La Asociación Internacional de Transporte Público (UITP) ha hecho un llamamiento a los gobiernos para que asuman sus responsabilidades. Deben aprovechar la oportunidad y ofrecer un modo de vida urbano superior a sus comunidades, mejorando el transporte público a través de una financiación estable y de políticas urbanas integradas.

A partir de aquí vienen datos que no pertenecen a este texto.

===== src/logic/tile_pkg.sv =====
package tile_pkg;
    localparam int N_SLICE   = 4;
    localparam int N_PAIR    = 2;
    localparam int N_LUT     = 8;
    localparam int LUT_W     = 16;
    localparam int ADDR_W    = 12;
    localparam int MEM_DEPTH = 16;
    localparam int MEM_AW    = 4;
    localparam int MEM_DW    = 4;

    // byte offsets on the register bus
    localparam logic [11:0] OFS_LUT  = 12'h000;
    localparam logic [11:0] OFS_CFG  = 12'h020;
    localparam logic [11:0] OFS_CTRL = 12'h030;
    localparam logic [11:0] OFS_STAT = 12'h034;
    localparam logic [11:0] OFS_MEM  = 12'h040;

    // control and status word bits
    localparam int CTRL_RUN = 0;
    localparam int CTRL_RAM = 1;
    localparam int CTRL_PDP = 2;
    localparam int STAT_RUN = 16;

    // reset values
    localparam logic [15:0] LUT_RST  = 16'h0000;
    localparam logic [2:0]  CTRL_RST = 3'h0;

    typedef enum logic [1:0] {MODE_LOGIC, MODE_RIPPLE, MODE_ROM} mode_t;

    typedef enum logic [3:0] {
        OP_ADD, OP_SUB, OP_ADDSUB, OP_UP, OP_DN, OP_UDCLR, OP_UDLOAD,
        OP_CMP, OP_UDGE, OP_UDLE, OP_MULT, OP_SDIV, OP_SMUL1, OP_SMUL2,
        OP_CARRY
    } rop_t;

    typedef struct packed {
        logic  init1;
        logic  init0;
        logic  async_sr;
        logic  neg_edge;
        logic  src1_direct;
        logic  src0_direct;
        logic  lut5;
        rop_t  rop;
        mode_t mode;
    } slice_cfg_t;

    localparam int CFG_W = $bits(slice_cfg_t);
    localparam logic [CFG_W-1:0] CFG_RST = '0;

    typedef struct packed {
        logic [3:0] t0;
        logic [3:0] t1;
        logic [1:0] direct;
        logic       sel;
    } slice_in_t;

    typedef struct packed {
        logic ce;
        logic local_set_clear;
        logic clk;
    } pair_ctl_t;

    typedef struct packed {
        logic       f0;
        logic       f1;
        logic [1:0] q;
    } slice_out_t;
endpackage
$ cat config.mk
export PLATFORM = sky130hd
export DESIGN_NAME = psb_port_sampling
export DESIGN_NICKNAME = d
export VERILOG_FILES = /design/src/hw/psb_pkg.sv /design/src/hw/psb_port_sampling.sv
export SDC_FILE = /design/constraint.sdc
export NUM_CORES = 2
export LEC_CHECK = 0
export BUFFER_PORTS_ARGS = -buffer_cell sky130_fd_sc_hd__clkbuf_2
export CORE_AREA = 2 2 391 393
export DETAILED_ROUTE_END_ITERATION = 10
export DIE_AREA = 0 0 393 395
export SLEW_MARGIN = 5
export SYNTH_ARGS = -nofsm -noshare
export SYNTH_HDL_FRONTEND = slang
export SYNTH_SLANG_ARGS = --single-unit
export TNS_END_PERCENT = 1
$ cat constraint.sdc
create_clock -name aclk -period 2.64 [get_ports aclk]
set_input_delay 0.264 -clock aclk [delete_from_list [all_inputs] [get_ports aclk]]
set_output_delay 0.264 -clock aclk [all_outputs]
set_load 0.02 [all_outputs]
$ cat src/hw/psb_pkg.sv
package psb_pkg;
  localparam int NG = 2;
  localparam int PADS = 32;
  localparam int AW = 8;
  localparam logic [7:0] GROUP_STRIDE = 8'h80;
  localparam int GROUP_BIT = 7;
  localparam logic [6:0] OFS_LEVEL = 7'h20;
  localparam logic [6:0] OFS_POLICY = 7'h24;
  localparam logic [6:0] OFS_BULK = 7'h28;
  localparam logic [31:0] POLICY_RST = 32'h0000_0000;
  localparam logic [31:0] LEVEL_RST = 32'h0000_0000;
  localparam logic [7:0] SETUP_RST = 8'h00;
  localparam logic [3:0] FUNC_RST = 4'h0;
  localparam logic [3:0] FUNC_MAX = 4'h8;
  localparam int BIT_HALF = 31;
  localparam int BIT_APPLY_SETUP = 30;
  localparam int BIT_APPLY_FUNC = 28;
  localparam int FUNC_LSB = 24;
  localparam int BIT_STRONG = 22;
  localparam int BIT_RES = 18;
  localparam int BIT_RCV = 17;
  localparam int BIT_ROUTE = 16;
  localparam int MASK_LSB = 0;
  localparam int SET_STRONG = 6;
  localparam int SET_RES = 2;
  localparam int SET_RCV = 1;
  localparam int SET_ROUTE = 0;
  localparam logic [3:0] FULL_STRB = 4'hf;
  localparam logic [1:0] RESP_OKAY = 2'b00;
  localparam logic [1:0] RESP_SLVERR = 2'b10;
endpackage
--- src/rtl/capture_ch1_regs.svh ---
`ifndef CAPTURE_CH1_REGS_SVH
`define CAPTURE_CH1_REGS_SVH

// ==================================================================
// Register map
`define CTRL_OFFSET 4'h0
`define CTRL_RESET 32'h0000_0000

// ==================================================================
// Field positions of the channel control register
`define EDGE_SEL_BIT 31
`define PROG_BIT 10
`define VANC_BIT 9
`define HANC_BIT 8
`define INT_SEL_HI 7
`define INT_SEL_LO 6
`define FIELD_BIT 5
`define FMT_HI 2
`define FMT_LO 1
`define ENABLE_BIT 0

// ==================================================================
// Stream timing codes
`define TRS_FF 8'hFF
`define TRS_00 8'h00
`define XY_F_BIT 6
`define XY_V_BIT 5
`define XY_H_BIT 4

`endif

--- src/rtl/capture_ch1_pkg.sv ---
package capture_ch1_pkg;

    // Gray-coded walk through the timing reference preamble
    typedef enum logic [1:0] {
        TRS_IDLE = 2'b00,
        TRS_FF1 = 2'b01,
        TRS_Z1 = 2'b11,
        TRS_Z2 = 2'b10
    } trs_state_e;

    typedef enum logic [1:0] {
        IRQ_TOP = 2'h0,
        IRQ_BOTTOM = 2'h1,
        IRQ_BOTH = 2'h2,
        IRQ_RSVD = 2'h3
    } irq_select_e;

    typedef logic [7:0] pix_byte_t;

endpackage : capture_ch1_pkg
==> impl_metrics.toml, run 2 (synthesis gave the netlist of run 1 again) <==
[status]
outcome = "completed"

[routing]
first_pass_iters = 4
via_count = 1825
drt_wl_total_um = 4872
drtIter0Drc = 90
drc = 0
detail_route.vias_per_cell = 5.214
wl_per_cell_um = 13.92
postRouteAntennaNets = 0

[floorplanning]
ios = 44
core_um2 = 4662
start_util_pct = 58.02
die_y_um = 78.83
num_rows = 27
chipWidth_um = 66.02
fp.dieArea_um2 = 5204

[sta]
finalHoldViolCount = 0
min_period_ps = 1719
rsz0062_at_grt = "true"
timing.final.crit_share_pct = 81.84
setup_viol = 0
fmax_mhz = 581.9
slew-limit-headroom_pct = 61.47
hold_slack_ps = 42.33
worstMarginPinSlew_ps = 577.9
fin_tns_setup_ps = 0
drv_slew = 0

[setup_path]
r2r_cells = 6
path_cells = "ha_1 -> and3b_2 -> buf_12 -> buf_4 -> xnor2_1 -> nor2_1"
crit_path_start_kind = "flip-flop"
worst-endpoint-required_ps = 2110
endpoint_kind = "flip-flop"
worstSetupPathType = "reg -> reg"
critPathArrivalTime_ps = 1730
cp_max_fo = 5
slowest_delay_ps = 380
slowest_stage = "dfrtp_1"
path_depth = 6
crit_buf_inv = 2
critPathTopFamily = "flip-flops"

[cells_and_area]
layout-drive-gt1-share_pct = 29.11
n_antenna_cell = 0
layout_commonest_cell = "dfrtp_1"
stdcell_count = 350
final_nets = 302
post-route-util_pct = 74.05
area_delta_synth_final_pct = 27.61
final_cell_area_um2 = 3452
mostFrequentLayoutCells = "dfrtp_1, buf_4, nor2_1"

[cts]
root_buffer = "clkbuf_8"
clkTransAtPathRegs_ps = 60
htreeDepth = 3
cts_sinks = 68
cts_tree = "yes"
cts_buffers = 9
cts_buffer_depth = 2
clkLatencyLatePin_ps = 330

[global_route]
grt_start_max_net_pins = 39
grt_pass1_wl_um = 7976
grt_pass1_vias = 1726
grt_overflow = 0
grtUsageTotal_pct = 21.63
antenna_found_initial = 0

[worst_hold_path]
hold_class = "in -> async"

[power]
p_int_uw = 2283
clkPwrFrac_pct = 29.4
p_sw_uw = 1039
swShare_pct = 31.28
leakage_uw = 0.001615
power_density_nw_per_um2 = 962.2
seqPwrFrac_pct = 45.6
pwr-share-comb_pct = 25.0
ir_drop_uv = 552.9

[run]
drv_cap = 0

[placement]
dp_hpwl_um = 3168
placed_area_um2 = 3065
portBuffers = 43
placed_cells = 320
[src/hdl/psu_pkg.sv]
// Summary of operation
// RULE_01: hold zero condition for check duration seconds
// RULE_02: compare transmitter current against min/max window
// RULE_03: correction off: window miss raises zero failure
// RULE_04: purge each chamber for purge duration seconds
// RULE_05: wait settling duration after reaching home
// RULE_06: bound every motor move by timeout seconds
// RULE_07: move timeout flags drive failure, stops calculation
// RULE_08: unreached target or lost home flags wire break
// RULE_09: wire break drives unit back home
// RULE_10: correction on: incomplete correction raises zero failure
// RULE_11: correction needs HART input and source, else error
// RULE_12: motor control signal, on relay by default
// RULE_13: indicator during purge cycle and manual control
// RULE_14: error output while any unit error active
// RULE_15: next-unit output hands control to one unit
// RULE_16: never purge while chained unit is busy; code checks peer_busy only at cycle start
// RULE_17: timer starts cycles every waiting time minutes
// RULE_18: correction skipped when pre-calibration deviation too large
// RULE_19: purge, home, settle; indicator released after settle
package psu_pkg;

    // clock rate and second prescale
    localparam int unsigned CLK_HZ         = 40_000_000;
    localparam int unsigned ONE_SECOND_S   = 1;
    localparam int unsigned SEC_CYCLES_DEF = CLK_HZ * ONE_SECOND_S;
    localparam logic [23:0] SEC_PER_MIN    = 24'h00003C;

    // register byte offsets (one 32-bit word each)
    localparam logic [5:0] REG_CTRL   = 6'h00;
    localparam logic [5:0] REG_CHECK  = 6'h04;
    localparam logic [5:0] REG_PURGE  = 6'h08;
    localparam logic [5:0] REG_SETTLE = 6'h0C;
    localparam logic [5:0] REG_MOTTO  = 6'h10;
    localparam logic [5:0] REG_TIMER  = 6'h14;
    localparam logic [5:0] REG_IMIN   = 6'h18;
    localparam logic [5:0] REG_IMAX   = 6'h1C;
    localparam logic [5:0] REG_PRECAL = 6'h20;
    localparam logic [5:0] REG_ROUTE  = 6'h24;
    localparam logic [5:0] REG_CALREF = 6'h28;
    localparam logic [5:0] REG_CMD    = 6'h2C;
    localparam logic [5:0] REG_STATUS = 6'h30;
    localparam int unsigned CFG_N     = 11;

    // control fields
    localparam int unsigned CTL_TIMER_EN   = 0;
    localparam int unsigned CTL_AUTO_EN    = 1;
    localparam int unsigned CTL_HART_INPUT = 2;
    localparam int unsigned CTL_HART_SRC   = 3;

    // command fields, write-one pulses
    localparam int unsigned CMD_START    = 0;
    localparam int unsigned CMD_TO_ZERO  = 1;
    localparam int unsigned CMD_TO_HOME  = 2;
    localparam int unsigned CMD_SET_ZERO = 3;
    localparam int unsigned CMD_CLR_ERR  = 4;

    // output routing fields and sources
    localparam int unsigned RT_RELAY_LSB = 0;
    localparam int unsigned RT_SW1_LSB   = 2;
    localparam int unsigned RT_SW2_LSB   = 4;
    localparam logic [1:0]  SRC_MOTOR    = 2'h0;
    localparam logic [1:0]  SRC_BUSY     = 2'h1;
    localparam logic [1:0]  SRC_ERROR    = 2'h2;
    localparam logic [1:0]  SRC_NEXT     = 2'h3;

    // status fields
    localparam int unsigned ST_ZERO_ERR  = 0;
    localparam int unsigned ST_CFG_ERR   = 1;
    localparam int unsigned ST_DRIVE_ERR = 2;
    localparam int unsigned ST_WIRE_ERR  = 3;
    localparam int unsigned ST_BUSY      = 4;
    localparam int unsigned ST_MOTOR     = 5;
    localparam int unsigned ST_NEXT      = 6;
    localparam int unsigned ST_STATE_LSB = 16;

    // reset values, in offset order
    localparam logic [15:0] CFG_RST [CFG_N] = '{
        16'h0000,  // control
        16'h001E,  // check duration s
        16'h000A,  // purge duration s
        16'h001E,  // settling duration s
        16'h000F,  // motor timeout s
        16'h003C,  // waiting time min
        16'h0000,  // current minimum
        16'hFFFF,  // current maximum
        16'h0100,  // pre-calibration limit
        16'h0024,  // routing
        16'h0000   // calibration reference
    };

    typedef enum logic [12:0] {
        ST_IDLE    = 13'b0000000000001,
        ST_MV_ZERO = 13'b0000000000010,
        ST_CHECK   = 13'b0000000000100,
        ST_ZSET    = 13'b0000000001000,
        ST_MV_PA   = 13'b0000000010000,
        ST_PURGE_A = 13'b0000000100000,
        ST_MV_PB   = 13'b0000001000000,
        ST_PURGE_B = 13'b0000010000000,
        ST_MV_HOME = 13'b0000100000000,
        ST_SETTLE  = 13'b0001000000000,
        ST_MV_MAN  = 13'b0010000000000,
        ST_MANUAL  = 13'b0100000000000,
        ST_MV_ERR  = 13'b1000000000000
    } psu_state_t;

    // byte-lane merge of a 16-bit register
    function automatic logic [15:0] psu_merge16(input logic [15:0] old_v,
                                                input logic [15:0] new_v,
                                                input logic [1:0]  be);
        psu_merge16 = {be[1] ? new_v[15:8] : old_v[15:8],
                       be[0] ? new_v[7:0]  : old_v[7:0]};
    endfunction

    // distance between two current readings
    function automatic logic [15:0] psu_absdiff(input logic [15:0] a,
                                                input logic [15:0] b);
        psu_absdiff = (a > b) ? (a - b) : (b - a);
    endfunction

endpackage
### src/irf_request_flags.sv
`timescale 1ns/1ps
// Function
// Eight-bit read/write external request flag register.
// External register bits 7 and 6 read one, ignore writes.
// External register bits 3 and 2 read zero, ignore writes.
// Line flags set on selected edge when pin is in interrupt mode.
// Writing zero to a flag clears it.
// Writing one to a flag changes nothing.
// Processor acceptance does not clear flags.
// Second eight-bit register holds transfer flag and timer A-E overflow flags.
// Second register bits 7 and 6 read zero; software writes zero.
// Transfer flag sets on sleep-driven direct transfer with proper enables.
// Bits 4 to 0 set on timer E to A overflow requests.
// All flags read zero after reset.
// Flag requests processor only when its enable bit is one.
// Lines 4, 1, 0 select rising or falling edge.
// Line 5 detects falling edges only.
// Hardware set beats a same-cycle software clear.
// Pins synchronised before edge detection; edge sets flag in one cycle.
module irf_request_flags (
    // Clock and reset
    input wire logic i_clk,
    input wire logic i_sys_rst,
    // Register port
    input wire logic [3:0] i_addr,
    input wire logic [7:0] i_wdata,
    input wire logic i_wr,
    input wire logic i_rd,
    output logic [7:0] o_rdata,
    // External interrupt pins, active low lines
    input wire logic i_ext_int_pin_0,
    input wire logic i_ext_int_pin_1,
    input wire logic i_ext_int_pin_4,
    input wire logic i_ext_int_pin_5,
    // Timer overflow requests, bit 0 is timer A
    input wire logic [4:0] i_timer_ovf,
    // Power-mode controller: sleep in subactive mode leading to direct transfer
    input wire logic i_sleep_direct_transfer,
    // Requests toward the processor
    output logic [7:0] o_ext_request,
    output logic [7:0] o_tmr_request,
    output logic o_irq
);
    typedef struct packed {
        logic [7:0] ext_flags;
        logic [7:0] tmr_flags;
        logic [7:0] ext_enable;
        logic [7:0] tmr_enable;
        logic [7:0] edge_sel;
        logic [7:0] port_mode;
        logic [7:0] sys_ctrl;
        logic [7:0] irq_status;
        logic [7:0] irq_mask;
        logic [7:0] rdata;
        logic [7:0] ext_req;
        logic [7:0] tmr_req;
    } irf_state_t;

    irf_state_t st_r;
    irf_state_t st_nxt;
    logic [3:0] line_edge;
    logic [7:0] ext_set;
    logic [7:0] tmr_set;
    logic [7:0] ext_set_word;
    logic [7:0] tmr_set_word;
    logic [7:0] ext_pend;
    logic [7:0] tmr_pend;
    logic [7:0] stat_set;
    logic dt_cond;

    // Edge detectors for lines 0, 1, 4 with selectable edge
    // Per-line edge select
    irf_pin_edge u_edge0 (
        .i_clk(i_clk),
        .i_sys_rst(i_sys_rst),
        .i_pin(i_ext_int_pin_0),
        .i_rise_sel(st_r.edge_sel[0]),
        .i_enable(st_r.port_mode[0]),
        .o_edge(line_edge[0])
    );
    irf_pin_edge u_edge1 (
        .i_clk(i_clk),
        .i_sys_rst(i_sys_rst),
        .i_pin(i_ext_int_pin_1),
        .i_rise_sel(st_r.edge_sel[1]),
        .i_enable(st_r.port_mode[1]),
        .o_edge(line_edge[1])
    );
    irf_pin_edge u_edge4 (
        .i_clk(i_clk),
        .i_sys_rst(i_sys_rst),
        .i_pin(i_ext_int_pin_4),
        .i_rise_sel(st_r.edge_sel[4]),
        .i_enable(st_r.port_mode[4]),
        .o_edge(line_edge[2])
    );
    // Line 5 falling edge only
    irf_pin_edge u_edge5 (
        .i_clk(i_clk),
        .i_sys_rst(i_sys_rst),
        .i_pin(i_ext_int_pin_5),
        .i_rise_sel(1'b0),
        .i_enable(st_r.port_mode[5]),
        .o_edge(line_edge[3])
    );

    // Hardware set vectors
    always_comb begin
        // Edge in interrupt mode sets flag
        ext_set = {2'b00, line_edge[3], line_edge[2], 2'b00, line_edge[1], line_edge[0]};
        // Direct transfer condition
        dt_cond = i_sleep_direct_transfer & st_r.sys_ctrl[irf_pkg::SYS_DIRECT_TRANSFER_ON_BIT]
                  & ~st_r.sys_ctrl[irf_pkg::SYS_LOW_SPEED_ON_BIT] & st_r.tmr_enable[irf_pkg::DT_BIT];
        // Timer overflow sets
        tmr_set = {2'b00, dt_cond, i_timer_ovf};
    end

    // Flag, register and request next state
    always_comb begin
        st_nxt = st_r;
        ext_set_word = st_r.ext_flags;
        tmr_set_word = st_r.tmr_flags;
        if (i_wr) begin
            unique case (i_addr)
                irf_pkg::ADDR_EXT_FLAGS: begin
                    // Zero clears; one keeps
                    ext_set_word = st_r.ext_flags & (i_wdata | ~irf_pkg::EXT_FLAG_MASK);
                end
                irf_pkg::ADDR_TMR_FLAGS: begin
                    // Reserved bits stay zero
                    tmr_set_word = st_r.tmr_flags & (i_wdata | ~irf_pkg::TMR_FLAG_MASK);
                end
                irf_pkg::ADDR_EXT_ENABLE: begin
                    st_nxt.ext_enable = i_wdata & ~irf_pkg::EXT_ENABLE_FIXED_ONES;
                end
                irf_pkg::ADDR_TMR_ENABLE: begin
                    st_nxt.tmr_enable = i_wdata;
                end
                irf_pkg::ADDR_EDGE_SEL: begin
                    st_nxt.edge_sel = i_wdata & irf_pkg::EDGE_SEL_MASK;
                end
                irf_pkg::ADDR_PORT_MODE: begin
                    st_nxt.port_mode = i_wdata & irf_pkg::PORT_MODE_MASK;
                end
                irf_pkg::ADDR_SYS_CTRL: begin
                    st_nxt.sys_ctrl = i_wdata & irf_pkg::SYS_CTRL_MASK;
                end
                irf_pkg::ADDR_IRQ_STATUS: begin
                    st_nxt.irq_status = st_r.irq_status & ~i_wdata;
                end
                irf_pkg::ADDR_IRQ_MASK: begin
                    st_nxt.irq_mask = i_wdata & irf_pkg::IRQ_STAT_MASK;
                end
                default: begin
                end
            endcase
        end
        // Set wins over clear; only software clears
        st_nxt.ext_flags = (ext_set_word | ext_set) & irf_pkg::EXT_FLAG_MASK;
        st_nxt.tmr_flags = (tmr_set_word | tmr_set) & irf_pkg::TMR_FLAG_MASK;
        // Enable gates request
        ext_pend = st_r.ext_flags & st_r.ext_enable;
        tmr_pend = st_r.tmr_flags & st_r.tmr_enable & irf_pkg::TMR_FLAG_MASK;
        st_nxt.ext_req = ext_pend;
        st_nxt.tmr_req = tmr_pend;
        // Status sets while any request is pending; set wins over write-one clear
        stat_set = {6'h00, |tmr_pend, |ext_pend};
        st_nxt.irq_status = st_nxt.irq_status | stat_set;
        // Read data registered for the next cycle
        st_nxt.rdata = 8'h00;
        if (i_rd) begin
            unique case (i_addr)
                // External flags with fixed reserved bits
                irf_pkg::ADDR_EXT_FLAGS: st_nxt.rdata = st_r.ext_flags | irf_pkg::EXT_FIXED_ONES;
                // Transfer and timer flags, reserved bits read zero
                irf_pkg::ADDR_TMR_FLAGS: st_nxt.rdata = st_r.tmr_flags;
                irf_pkg::ADDR_EXT_ENABLE: st_nxt.rdata = st_r.ext_enable | irf_pkg::EXT_ENABLE_FIXED_ONES;
                irf_pkg::ADDR_TMR_ENABLE: st_nxt.rdata = st_r.tmr_enable;
                irf_pkg::ADDR_EDGE_SEL: st_nxt.rdata = st_r.edge_sel | irf_pkg::EDGE_SEL_FIXED_ONES;
                irf_pkg::ADDR_PORT_MODE: st_nxt.rdata = st_r.port_mode;
                irf_pkg::ADDR_SYS_CTRL: st_nxt.rdata = st_r.sys_ctrl;
                irf_pkg::ADDR_IRQ_STATUS: st_nxt.rdata = st_r.irq_status;
                irf_pkg::ADDR_IRQ_MASK: st_nxt.rdata = st_r.irq_mask;
                default: st_nxt.rdata = 8'h00;
            endcase
        end
    end

    // Everything starts clear
    always_ff @(posedge i_clk or posedge i_sys_rst) begin
        if (i_sys_rst) begin
            st_r <= '{default: 8'h00};
        end else begin
            st_r <= st_nxt;
        end
    end

    // Outputs straight from registers; o_irq is the masked status
    assign o_rdata = st_r.rdata;
    assign o_ext_request = st_r.ext_req;
    assign o_tmr_request = st_r.tmr_req;
    assign o_irq = |(st_r.irq_status & st_r.irq_mask);
endmodule
### src/write_once_field.sv
`timescale 1ns/10ps
module write_once_field
   import host_bridge_pkg::*;
(
   input wire logic clk,
   input wire logic sys_rst,
   write_once_if.field port
);
   logic [15:0] next_value;
   logic anyWrite;

   // ********************
   // Byte lanes
   // ********************
   assign anyWrite = |port.byteWrite;
   genvar lane;
   generate
      for (lane = 0; lane < 2; lane++) begin : g_lane
         assign next_value[lane*8 +: 8] = port.byteWrite[lane] ? port.writeData[lane*8 +: 8]
                                                               : port.value[lane*8 +: 8];
      end
   endgenerate

   always_ff @(posedge clk or posedge sys_rst) begin
      if (sys_rst) begin
         port.value <= SUBSYS_RESET;
         port.locked <= 1'b0;
      end else if (anyWrite && !port.locked) begin
         port.value <= next_value;
         port.locked <= 1'b1;
      end
   end
endmodule // write_once_field
[src/common/stc_pkg.sv]
/*
  Constants, pin bundle and state type of the serializer transmit control.
  Assumes one clock (hclk, 20 MHz) and an AHB-Lite master for the registers.
*/
package stc_pkg;
  localparam int unsigned WORD_W      = 10;
  localparam int unsigned SYM_W       = 12;
  localparam int unsigned FIFO_DEPTH  = 4;
  localparam int unsigned SYNC_HOLD   = 6;
  localparam int unsigned SYNC_BURST  = 1026;
  localparam int unsigned LOCK_WAIT   = 1026;
  localparam logic [11:0] SYNC_SYMBOL = 12'hFC0;
  localparam logic        START_BIT   = 1'b1;
  localparam logic        STOP_BIT    = 1'b0;
  // register byte offsets
  localparam logic [7:0]  CTRL_OFS    = 8'h00;
  localparam logic [7:0]  STATUS_OFS  = 8'h04;
  localparam logic [7:0]  SYMBOL_OFS  = 8'h08;
  // control fields
  localparam int unsigned CTRL_GATE_BIT = 0;
  localparam logic [0:0]  CTRL_RST      = 1'h1;
  // status fields
  localparam int unsigned ST_LOCKED_BIT   = 0;
  localparam int unsigned ST_SYNC_BIT     = 1;
  localparam int unsigned ST_UNDERRUN_BIT = 2;
  localparam int unsigned ST_OVERFLOW_BIT = 3;
  localparam int unsigned ST_LEVEL_LSB    = 8;

  typedef struct packed {
    logic              word_clock;
    logic              capture_edge_select;
    logic [WORD_W-1:0] parallel_word_in;
    logic              pattern_request_a;
    logic              pattern_request_b;
    logic              serial_out_enable;
    logic              sleep_control;
  } stc_pins_s;

  typedef enum logic [1:0] {STC_SLEEP, STC_LOCKING, STC_DATA, STC_SYNC} stc_state_e;
endpackage

[src/hdl/stc_serializer_tx.sv]
/*
  Word FIFO and the serializer transmit control top.
  Assumes pins arrive asynchronously to hclk and that hclk runs well
  above the word clock; the LVDS driver and bit-rate PLL sit outside.
*/
`timescale 1ns/10ps

module stc_fifo #(
  parameter int unsigned W     = 10,
  parameter int unsigned DEPTH = 4
) (
  // clock and reset
  input  wire logic                     hclk,
  input  wire logic                     hresetn,
  input  wire logic                     flush,
  // fill side
  input  wire logic                     in_valid,
  output logic                          in_ready,
  input  wire logic [W-1:0]             in_data,
  // drain side
  output logic                          out_valid,
  input  wire logic                     out_ready,
  output logic [W-1:0]                  out_data,
  // fill level
  output logic [$clog2(DEPTH+1)-1:0]    level
);
  localparam int unsigned AW = $clog2(DEPTH);
  logic [W-1:0] mem [DEPTH];
  logic [AW:0]  wr_ptr;
  logic [AW:0]  rd_ptr;
  logic         push;
  logic         pop;

  assign level     = ($clog2(DEPTH+1))'(wr_ptr - rd_ptr);
  assign in_ready  = (level != ($clog2(DEPTH+1))'(DEPTH));
  assign out_valid = (wr_ptr != rd_ptr);
  assign push      = in_valid && in_ready && !flush;
  assign pop       = out_valid && out_ready && !flush;
  assign out_data  = mem[rd_ptr[AW-1:0]];

  always_ff @(posedge hclk)
  begin
    if (push)
    begin
      mem[wr_ptr[AW-1:0]] <= in_data;
    end
  end

  always_ff @(posedge hclk or negedge hresetn)
  begin
    if (!hresetn)
    begin
      wr_ptr <= '0;
      rd_ptr <= '0;
    end
    else if (flush)
    begin
      wr_ptr <= '0;
      rd_ptr <= '0;
    end
    else
    begin
      wr_ptr <= wr_ptr + (AW+1)'(push);
      rd_ptr <= rd_ptr + (AW+1)'(pop);
    end
  end
endmodule // stc_fifo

Durante la celebración del Foro Internacional de Transporte, la semana pasada, el presidente de la UITP pidió a los gobiernos que actuasen con responsabilidad y reconsiderasen sus prioridades. Como la asignación de presupuesto y las decisiones políticas están en sus manos, la UITP se centró en la posibilidad de que los líderes políticos mejoren la calidad de vida en sus comunidades, impulsen la economía y ahorren costes mediante la integración del transporte público como una prioridad en las políticas urbanas y la asignación de una financiación estable.

“Los gobiernos nacionales tienen un papel fundamental que desempeñar y un montón de herramientas para poner en marcha el apoyo al transporte público urbano”, dijo el presidente de la UITP a los ministros de transporte de más de 50 países, los políticos, los líderes empresariales, los académicos y los representantes de la sociedad civil que se reunieron en Leipzig para la Cumbre 2011 del Foro Internacional del Transporte de la OCDE.

Un reciente estudio de la UITP sobre movilidad muestra que, con un 60% de la población mundial viviendo en zonas urbanas en 2025, los viajes diarios en estas zonas urbanas aumentarán en un 50% en comparación con los niveles de 2005. Si las tendencias actuales persisten, los viajes privados motorizados se incrementarán en un 80%, trayendo consigo todos los riesgos asociados de las externalidades del transporte urbano, como son las emisiones de CO2, los accidentes de tráfico y la congestión.

Otro futuro es posible. Si los gobiernos toman el reto de la ‘PTX2’, promovido por la UITP, de duplicar la cuota de mercado del transporte público en todo el mundo para el año 2025, sería posible disociar el crecimiento de la movilidad urbana a partir del crecimiento de sus costes ambientales y sociales.

En este escenario:

• el consumo urbano energético del transporte se reduciría en 170 millones de toneladas de petróleo;

• las emisiones de CO2 se podrían reducir en alrededor de 550 millones de toneladas;

• las victimas mortales de tráfico urbano se reducirían en un 15%;

• y el riesgo de obesidad y de enfermedades coronarias se reducirían en un 50%.

Dar prioridad al transporte público contribuye a una mejor calidad de vida en las zonas urbanas.

Para que el transporte público prospere y para que los individuos y las comunidades cosechen beneficios, debe ponerse en marcha la siguiente combinación: una nueva cultura empresarial, servicios de estilo de vida, una financiación suficiente y estable, la integración del transporte público con otras políticas urbanas y la aplicación de estrategias de gestión de la demanda.